(To do) Repeat only the stretch of lines below that runs from the line with "0.692 | 0.546 |" through the line with "0.691 | 0.538 |", unaltered.

[Stored data Boundary: Start]

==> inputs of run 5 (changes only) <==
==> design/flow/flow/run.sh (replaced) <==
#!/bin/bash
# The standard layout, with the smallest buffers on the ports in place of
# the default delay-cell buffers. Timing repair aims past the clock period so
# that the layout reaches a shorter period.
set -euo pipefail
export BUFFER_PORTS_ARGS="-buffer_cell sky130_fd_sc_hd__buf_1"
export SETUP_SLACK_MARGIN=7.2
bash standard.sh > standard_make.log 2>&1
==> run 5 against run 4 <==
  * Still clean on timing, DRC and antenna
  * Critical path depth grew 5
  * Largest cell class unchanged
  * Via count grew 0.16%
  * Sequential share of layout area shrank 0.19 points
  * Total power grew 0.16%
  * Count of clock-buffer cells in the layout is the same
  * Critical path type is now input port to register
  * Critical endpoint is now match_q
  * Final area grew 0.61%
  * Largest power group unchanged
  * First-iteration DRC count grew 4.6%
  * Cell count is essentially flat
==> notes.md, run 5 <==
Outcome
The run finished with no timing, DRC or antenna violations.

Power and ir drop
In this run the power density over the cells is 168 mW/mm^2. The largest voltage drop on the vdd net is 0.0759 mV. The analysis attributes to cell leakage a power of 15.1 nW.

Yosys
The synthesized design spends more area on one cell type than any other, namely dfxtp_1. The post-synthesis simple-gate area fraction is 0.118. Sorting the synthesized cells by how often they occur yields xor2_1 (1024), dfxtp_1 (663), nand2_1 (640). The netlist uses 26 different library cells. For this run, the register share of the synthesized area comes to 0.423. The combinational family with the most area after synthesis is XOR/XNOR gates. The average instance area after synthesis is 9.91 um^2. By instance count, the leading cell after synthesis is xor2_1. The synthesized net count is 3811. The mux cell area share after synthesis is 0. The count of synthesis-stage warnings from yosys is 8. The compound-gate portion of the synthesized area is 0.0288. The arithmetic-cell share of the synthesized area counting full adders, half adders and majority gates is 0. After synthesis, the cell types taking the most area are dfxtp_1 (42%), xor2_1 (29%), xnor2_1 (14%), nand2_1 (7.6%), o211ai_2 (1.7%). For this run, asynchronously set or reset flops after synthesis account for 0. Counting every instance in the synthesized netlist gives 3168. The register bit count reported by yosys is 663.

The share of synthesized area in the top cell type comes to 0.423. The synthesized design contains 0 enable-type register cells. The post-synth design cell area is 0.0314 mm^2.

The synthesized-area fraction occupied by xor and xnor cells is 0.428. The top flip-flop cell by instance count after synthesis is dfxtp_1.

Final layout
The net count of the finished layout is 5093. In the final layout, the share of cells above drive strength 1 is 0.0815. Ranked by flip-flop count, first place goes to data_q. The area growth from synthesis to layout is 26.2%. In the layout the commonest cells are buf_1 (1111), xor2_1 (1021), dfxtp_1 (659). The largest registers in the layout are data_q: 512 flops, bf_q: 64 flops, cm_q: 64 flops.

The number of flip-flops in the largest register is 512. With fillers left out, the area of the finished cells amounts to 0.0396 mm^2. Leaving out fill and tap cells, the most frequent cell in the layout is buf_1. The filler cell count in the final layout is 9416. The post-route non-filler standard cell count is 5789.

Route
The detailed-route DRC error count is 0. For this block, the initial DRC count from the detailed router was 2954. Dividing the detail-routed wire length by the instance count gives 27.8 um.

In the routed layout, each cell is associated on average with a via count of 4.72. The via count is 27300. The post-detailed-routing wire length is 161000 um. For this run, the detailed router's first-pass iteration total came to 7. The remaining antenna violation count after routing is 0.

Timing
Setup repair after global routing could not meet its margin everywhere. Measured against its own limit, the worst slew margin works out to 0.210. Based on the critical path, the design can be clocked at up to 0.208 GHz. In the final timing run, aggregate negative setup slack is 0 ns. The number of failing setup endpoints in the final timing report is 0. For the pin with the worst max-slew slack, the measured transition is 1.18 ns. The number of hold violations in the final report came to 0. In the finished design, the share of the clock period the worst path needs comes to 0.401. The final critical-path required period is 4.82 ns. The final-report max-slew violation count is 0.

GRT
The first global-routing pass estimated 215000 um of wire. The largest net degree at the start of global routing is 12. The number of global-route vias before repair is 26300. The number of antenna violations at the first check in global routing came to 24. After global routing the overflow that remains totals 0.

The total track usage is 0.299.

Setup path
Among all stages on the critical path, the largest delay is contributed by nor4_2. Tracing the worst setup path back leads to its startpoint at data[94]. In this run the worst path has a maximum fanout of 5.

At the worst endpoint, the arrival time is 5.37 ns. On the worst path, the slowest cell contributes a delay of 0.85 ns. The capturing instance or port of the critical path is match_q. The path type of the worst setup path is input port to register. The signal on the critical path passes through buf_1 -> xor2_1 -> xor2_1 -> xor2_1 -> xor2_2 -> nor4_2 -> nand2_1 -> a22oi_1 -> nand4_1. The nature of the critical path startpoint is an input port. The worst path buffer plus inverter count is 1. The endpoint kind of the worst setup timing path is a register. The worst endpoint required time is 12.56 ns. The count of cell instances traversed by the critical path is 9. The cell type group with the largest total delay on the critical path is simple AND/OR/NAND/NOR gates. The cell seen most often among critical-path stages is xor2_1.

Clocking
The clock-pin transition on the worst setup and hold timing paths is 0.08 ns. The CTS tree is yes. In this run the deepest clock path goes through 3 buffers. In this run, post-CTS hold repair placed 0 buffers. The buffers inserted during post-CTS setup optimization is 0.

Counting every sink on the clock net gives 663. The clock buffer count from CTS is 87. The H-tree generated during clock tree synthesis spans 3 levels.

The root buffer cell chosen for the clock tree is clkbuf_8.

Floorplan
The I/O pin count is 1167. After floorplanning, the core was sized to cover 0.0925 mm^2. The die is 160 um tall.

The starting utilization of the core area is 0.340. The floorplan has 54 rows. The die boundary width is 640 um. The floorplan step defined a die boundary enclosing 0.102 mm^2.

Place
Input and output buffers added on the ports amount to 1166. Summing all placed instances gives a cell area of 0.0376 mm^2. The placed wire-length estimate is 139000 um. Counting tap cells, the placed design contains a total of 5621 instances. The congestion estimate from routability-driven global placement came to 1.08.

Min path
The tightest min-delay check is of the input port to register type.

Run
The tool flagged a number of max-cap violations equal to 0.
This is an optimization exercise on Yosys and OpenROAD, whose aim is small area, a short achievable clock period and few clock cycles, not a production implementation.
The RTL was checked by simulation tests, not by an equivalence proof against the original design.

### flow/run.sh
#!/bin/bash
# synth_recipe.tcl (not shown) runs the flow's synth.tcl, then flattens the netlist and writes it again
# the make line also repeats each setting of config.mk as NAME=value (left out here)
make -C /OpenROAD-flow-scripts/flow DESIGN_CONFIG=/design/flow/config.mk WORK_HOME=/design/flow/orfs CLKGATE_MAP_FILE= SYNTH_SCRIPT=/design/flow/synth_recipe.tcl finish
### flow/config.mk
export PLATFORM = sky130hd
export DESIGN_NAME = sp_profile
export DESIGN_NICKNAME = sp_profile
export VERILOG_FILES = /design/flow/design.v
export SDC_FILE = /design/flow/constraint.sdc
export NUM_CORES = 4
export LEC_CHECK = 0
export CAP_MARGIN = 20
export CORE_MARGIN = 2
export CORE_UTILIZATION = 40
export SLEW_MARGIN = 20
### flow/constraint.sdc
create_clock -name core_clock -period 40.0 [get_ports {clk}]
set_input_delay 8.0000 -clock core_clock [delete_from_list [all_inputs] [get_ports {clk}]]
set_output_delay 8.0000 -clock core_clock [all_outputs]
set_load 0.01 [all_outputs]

[Stored data Boundary: End]
[Stored data Boundary: Start]

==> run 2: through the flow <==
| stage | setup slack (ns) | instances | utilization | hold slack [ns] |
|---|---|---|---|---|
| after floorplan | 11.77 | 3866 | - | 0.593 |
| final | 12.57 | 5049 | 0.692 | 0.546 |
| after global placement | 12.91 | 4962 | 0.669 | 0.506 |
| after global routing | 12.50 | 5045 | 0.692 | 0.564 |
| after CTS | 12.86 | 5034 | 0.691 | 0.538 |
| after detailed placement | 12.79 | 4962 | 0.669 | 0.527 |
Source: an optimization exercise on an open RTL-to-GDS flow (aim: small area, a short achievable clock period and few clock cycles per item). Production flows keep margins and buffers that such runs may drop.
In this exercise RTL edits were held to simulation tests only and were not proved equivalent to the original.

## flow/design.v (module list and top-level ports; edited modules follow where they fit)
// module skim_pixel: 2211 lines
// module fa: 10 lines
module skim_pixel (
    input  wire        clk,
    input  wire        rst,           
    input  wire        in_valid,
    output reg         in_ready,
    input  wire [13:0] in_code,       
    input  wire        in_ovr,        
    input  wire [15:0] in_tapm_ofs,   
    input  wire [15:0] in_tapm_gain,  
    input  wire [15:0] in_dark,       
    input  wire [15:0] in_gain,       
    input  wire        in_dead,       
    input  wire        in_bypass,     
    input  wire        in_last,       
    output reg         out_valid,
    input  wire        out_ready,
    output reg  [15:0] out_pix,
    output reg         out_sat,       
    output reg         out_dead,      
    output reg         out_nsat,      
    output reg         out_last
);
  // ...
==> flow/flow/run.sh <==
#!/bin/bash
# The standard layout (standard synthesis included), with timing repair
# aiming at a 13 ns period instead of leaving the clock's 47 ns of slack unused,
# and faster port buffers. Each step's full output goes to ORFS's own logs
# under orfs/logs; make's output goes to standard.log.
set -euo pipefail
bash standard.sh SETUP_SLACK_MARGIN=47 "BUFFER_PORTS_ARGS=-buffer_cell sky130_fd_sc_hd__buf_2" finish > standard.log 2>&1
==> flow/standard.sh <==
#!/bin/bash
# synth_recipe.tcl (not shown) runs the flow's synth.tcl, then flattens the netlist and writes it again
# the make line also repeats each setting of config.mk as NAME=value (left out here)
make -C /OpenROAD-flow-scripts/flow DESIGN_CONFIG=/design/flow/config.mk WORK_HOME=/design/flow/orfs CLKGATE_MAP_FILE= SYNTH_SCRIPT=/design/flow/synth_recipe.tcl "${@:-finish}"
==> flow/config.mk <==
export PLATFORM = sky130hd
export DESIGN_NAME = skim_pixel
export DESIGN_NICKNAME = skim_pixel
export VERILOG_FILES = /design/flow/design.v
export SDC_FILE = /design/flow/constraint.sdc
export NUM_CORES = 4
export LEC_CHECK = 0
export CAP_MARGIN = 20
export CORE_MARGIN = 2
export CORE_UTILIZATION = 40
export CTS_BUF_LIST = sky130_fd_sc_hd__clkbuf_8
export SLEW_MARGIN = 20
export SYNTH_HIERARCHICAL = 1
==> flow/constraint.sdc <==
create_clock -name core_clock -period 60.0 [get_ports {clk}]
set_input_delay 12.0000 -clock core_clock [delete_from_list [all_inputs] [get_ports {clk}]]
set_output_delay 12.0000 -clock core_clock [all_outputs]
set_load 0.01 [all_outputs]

[Stored data Boundary: End]
[Stored data Boundary: Start]

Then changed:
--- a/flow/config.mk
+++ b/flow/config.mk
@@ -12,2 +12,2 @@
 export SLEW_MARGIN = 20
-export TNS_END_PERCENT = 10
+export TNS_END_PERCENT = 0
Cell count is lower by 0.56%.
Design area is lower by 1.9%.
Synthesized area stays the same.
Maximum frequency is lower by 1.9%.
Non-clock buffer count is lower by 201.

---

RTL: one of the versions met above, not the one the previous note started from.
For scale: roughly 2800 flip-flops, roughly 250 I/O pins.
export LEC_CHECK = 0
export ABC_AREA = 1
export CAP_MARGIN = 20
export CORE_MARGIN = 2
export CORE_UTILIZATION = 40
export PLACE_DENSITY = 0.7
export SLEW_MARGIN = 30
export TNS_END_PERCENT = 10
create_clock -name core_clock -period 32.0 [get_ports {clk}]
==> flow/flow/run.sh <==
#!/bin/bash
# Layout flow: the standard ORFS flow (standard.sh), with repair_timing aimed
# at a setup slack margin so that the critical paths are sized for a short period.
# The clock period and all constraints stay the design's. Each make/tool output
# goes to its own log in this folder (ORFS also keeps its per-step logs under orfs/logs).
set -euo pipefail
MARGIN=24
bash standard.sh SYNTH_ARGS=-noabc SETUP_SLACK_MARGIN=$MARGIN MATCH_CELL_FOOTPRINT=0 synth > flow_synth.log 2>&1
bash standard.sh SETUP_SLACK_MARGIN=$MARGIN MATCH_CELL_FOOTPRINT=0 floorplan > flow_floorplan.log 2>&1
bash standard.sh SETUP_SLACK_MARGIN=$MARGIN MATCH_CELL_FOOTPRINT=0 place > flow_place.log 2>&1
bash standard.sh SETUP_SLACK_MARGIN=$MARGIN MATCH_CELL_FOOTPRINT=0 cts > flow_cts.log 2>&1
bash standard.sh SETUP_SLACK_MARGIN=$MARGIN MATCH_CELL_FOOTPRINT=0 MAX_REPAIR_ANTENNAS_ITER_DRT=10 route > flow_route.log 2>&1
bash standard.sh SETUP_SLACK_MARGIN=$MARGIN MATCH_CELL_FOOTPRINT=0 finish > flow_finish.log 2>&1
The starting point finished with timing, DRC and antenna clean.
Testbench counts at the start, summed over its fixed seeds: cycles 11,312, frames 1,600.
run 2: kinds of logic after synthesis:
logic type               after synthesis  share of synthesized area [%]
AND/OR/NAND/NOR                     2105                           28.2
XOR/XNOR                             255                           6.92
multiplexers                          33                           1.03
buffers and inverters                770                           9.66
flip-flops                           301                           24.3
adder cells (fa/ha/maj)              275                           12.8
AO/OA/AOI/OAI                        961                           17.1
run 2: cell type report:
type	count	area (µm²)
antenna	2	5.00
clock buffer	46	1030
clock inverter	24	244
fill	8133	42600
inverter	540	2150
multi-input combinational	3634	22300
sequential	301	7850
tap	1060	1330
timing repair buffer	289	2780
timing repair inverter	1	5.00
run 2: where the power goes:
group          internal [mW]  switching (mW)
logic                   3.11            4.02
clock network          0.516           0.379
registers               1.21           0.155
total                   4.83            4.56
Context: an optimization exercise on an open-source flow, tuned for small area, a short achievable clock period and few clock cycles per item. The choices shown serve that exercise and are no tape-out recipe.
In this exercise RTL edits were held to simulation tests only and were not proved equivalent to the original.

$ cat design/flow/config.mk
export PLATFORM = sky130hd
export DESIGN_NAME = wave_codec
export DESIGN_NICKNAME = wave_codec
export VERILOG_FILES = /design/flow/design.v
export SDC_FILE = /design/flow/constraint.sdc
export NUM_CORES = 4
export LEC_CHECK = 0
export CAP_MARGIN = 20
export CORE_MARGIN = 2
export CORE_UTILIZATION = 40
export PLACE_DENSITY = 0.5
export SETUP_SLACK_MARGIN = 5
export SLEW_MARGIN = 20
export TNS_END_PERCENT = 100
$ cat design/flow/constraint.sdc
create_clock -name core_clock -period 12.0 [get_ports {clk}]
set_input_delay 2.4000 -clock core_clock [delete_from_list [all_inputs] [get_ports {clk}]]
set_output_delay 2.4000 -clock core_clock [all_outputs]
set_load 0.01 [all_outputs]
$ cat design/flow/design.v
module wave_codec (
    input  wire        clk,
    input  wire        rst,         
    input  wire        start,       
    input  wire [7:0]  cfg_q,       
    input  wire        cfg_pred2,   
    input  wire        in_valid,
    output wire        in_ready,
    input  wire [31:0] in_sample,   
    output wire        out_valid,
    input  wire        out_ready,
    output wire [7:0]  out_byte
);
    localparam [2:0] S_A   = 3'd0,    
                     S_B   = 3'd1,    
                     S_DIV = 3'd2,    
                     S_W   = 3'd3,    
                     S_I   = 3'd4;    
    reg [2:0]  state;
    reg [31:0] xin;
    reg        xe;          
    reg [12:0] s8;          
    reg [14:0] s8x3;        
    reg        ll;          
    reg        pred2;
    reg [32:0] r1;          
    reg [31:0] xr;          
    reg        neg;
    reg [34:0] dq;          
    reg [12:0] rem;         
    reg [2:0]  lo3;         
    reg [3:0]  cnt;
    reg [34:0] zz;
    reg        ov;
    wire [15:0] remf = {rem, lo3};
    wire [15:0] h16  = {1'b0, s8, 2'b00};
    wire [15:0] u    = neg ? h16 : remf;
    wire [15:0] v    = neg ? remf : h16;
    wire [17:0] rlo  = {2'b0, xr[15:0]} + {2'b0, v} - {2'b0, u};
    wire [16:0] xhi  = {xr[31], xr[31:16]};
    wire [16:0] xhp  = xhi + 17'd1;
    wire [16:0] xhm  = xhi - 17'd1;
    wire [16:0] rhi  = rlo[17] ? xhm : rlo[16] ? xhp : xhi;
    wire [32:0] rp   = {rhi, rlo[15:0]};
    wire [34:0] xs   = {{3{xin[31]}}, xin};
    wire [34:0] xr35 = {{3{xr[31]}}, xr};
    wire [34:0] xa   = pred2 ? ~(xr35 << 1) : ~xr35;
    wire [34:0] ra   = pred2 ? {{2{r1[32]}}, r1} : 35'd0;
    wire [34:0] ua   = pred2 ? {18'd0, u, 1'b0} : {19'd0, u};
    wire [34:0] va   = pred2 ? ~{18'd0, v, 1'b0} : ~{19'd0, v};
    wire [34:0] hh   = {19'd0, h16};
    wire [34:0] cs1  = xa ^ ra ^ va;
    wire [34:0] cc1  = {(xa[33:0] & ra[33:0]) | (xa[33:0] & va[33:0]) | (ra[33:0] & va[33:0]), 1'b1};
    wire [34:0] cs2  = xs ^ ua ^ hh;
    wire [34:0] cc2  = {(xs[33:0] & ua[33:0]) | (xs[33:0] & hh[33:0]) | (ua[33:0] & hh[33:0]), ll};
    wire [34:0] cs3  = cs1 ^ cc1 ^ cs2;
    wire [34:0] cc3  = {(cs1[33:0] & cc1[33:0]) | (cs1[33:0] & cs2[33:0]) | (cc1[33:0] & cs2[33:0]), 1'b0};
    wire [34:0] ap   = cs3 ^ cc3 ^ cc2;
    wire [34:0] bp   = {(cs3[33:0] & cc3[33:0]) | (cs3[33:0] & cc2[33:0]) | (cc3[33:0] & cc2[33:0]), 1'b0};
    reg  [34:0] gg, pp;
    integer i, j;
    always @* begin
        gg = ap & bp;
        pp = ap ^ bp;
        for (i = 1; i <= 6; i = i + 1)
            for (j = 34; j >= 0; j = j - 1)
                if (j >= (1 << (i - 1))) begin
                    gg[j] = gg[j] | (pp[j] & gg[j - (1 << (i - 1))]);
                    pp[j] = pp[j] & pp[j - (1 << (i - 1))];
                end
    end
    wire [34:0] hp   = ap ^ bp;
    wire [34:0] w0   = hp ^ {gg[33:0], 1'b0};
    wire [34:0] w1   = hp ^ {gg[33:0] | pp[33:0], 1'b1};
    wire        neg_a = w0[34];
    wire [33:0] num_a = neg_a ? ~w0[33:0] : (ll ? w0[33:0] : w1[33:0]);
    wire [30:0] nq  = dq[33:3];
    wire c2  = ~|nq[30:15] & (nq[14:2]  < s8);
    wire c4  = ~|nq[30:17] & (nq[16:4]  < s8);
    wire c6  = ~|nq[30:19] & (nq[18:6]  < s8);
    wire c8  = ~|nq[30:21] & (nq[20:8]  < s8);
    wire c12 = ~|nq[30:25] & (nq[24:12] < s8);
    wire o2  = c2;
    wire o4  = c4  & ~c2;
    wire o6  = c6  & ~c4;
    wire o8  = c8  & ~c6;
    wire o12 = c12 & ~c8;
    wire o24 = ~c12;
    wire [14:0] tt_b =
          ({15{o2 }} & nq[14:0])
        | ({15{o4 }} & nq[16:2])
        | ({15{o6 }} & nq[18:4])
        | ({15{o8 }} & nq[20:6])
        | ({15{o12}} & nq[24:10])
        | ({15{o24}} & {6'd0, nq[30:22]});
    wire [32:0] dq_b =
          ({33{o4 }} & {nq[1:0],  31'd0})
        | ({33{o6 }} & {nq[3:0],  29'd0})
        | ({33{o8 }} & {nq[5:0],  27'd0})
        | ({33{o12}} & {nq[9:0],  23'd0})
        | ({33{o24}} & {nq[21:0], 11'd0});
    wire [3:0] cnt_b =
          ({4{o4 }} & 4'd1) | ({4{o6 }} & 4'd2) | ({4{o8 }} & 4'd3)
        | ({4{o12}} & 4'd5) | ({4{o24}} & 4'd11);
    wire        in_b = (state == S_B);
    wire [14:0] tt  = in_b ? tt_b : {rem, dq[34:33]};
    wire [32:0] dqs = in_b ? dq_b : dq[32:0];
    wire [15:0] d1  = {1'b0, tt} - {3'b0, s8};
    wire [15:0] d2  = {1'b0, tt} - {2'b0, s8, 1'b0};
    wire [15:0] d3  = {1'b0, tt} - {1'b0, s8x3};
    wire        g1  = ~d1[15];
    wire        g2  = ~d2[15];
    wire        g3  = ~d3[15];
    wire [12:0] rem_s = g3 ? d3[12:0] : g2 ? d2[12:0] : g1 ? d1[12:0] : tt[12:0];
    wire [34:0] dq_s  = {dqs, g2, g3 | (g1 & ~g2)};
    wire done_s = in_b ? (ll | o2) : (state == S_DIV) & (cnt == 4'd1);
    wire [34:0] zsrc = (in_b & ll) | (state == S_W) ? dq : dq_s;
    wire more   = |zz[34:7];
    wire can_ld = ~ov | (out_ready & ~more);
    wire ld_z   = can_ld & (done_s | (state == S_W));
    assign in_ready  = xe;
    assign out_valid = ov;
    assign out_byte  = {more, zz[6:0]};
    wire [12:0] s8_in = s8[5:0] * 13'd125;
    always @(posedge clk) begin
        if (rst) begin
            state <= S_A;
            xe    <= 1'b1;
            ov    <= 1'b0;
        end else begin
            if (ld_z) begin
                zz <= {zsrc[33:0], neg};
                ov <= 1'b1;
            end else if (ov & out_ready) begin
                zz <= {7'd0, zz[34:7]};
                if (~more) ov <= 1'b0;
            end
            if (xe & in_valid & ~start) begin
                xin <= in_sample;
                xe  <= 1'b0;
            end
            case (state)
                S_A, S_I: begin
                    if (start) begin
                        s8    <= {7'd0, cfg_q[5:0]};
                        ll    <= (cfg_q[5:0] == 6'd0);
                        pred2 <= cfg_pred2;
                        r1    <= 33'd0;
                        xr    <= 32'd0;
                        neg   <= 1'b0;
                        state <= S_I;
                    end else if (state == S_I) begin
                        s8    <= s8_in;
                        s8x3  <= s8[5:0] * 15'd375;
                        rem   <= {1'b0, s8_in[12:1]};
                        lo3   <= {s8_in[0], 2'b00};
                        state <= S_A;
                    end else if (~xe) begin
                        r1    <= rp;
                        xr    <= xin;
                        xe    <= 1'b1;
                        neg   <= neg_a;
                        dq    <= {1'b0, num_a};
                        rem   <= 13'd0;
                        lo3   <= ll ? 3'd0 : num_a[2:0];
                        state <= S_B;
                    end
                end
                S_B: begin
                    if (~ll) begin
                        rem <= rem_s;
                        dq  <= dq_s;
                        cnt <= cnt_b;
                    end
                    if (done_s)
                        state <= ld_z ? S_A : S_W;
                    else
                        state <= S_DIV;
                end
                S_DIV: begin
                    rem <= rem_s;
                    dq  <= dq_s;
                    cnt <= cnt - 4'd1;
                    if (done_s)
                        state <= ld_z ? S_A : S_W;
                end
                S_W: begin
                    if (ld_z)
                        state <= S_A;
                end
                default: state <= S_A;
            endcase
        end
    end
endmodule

[Stored data Boundary: End]

(Result below)
| final | 12.57 | 5049 | 0.692 | 0.546 |
| after global placement | 12.91 | 4962 | 0.669 | 0.506 |
| after global routing | 12.50 | 5045 | 0.692 | 0.564 |
| after CTS | 12.86 | 5034 | 0.691 | 0.538 |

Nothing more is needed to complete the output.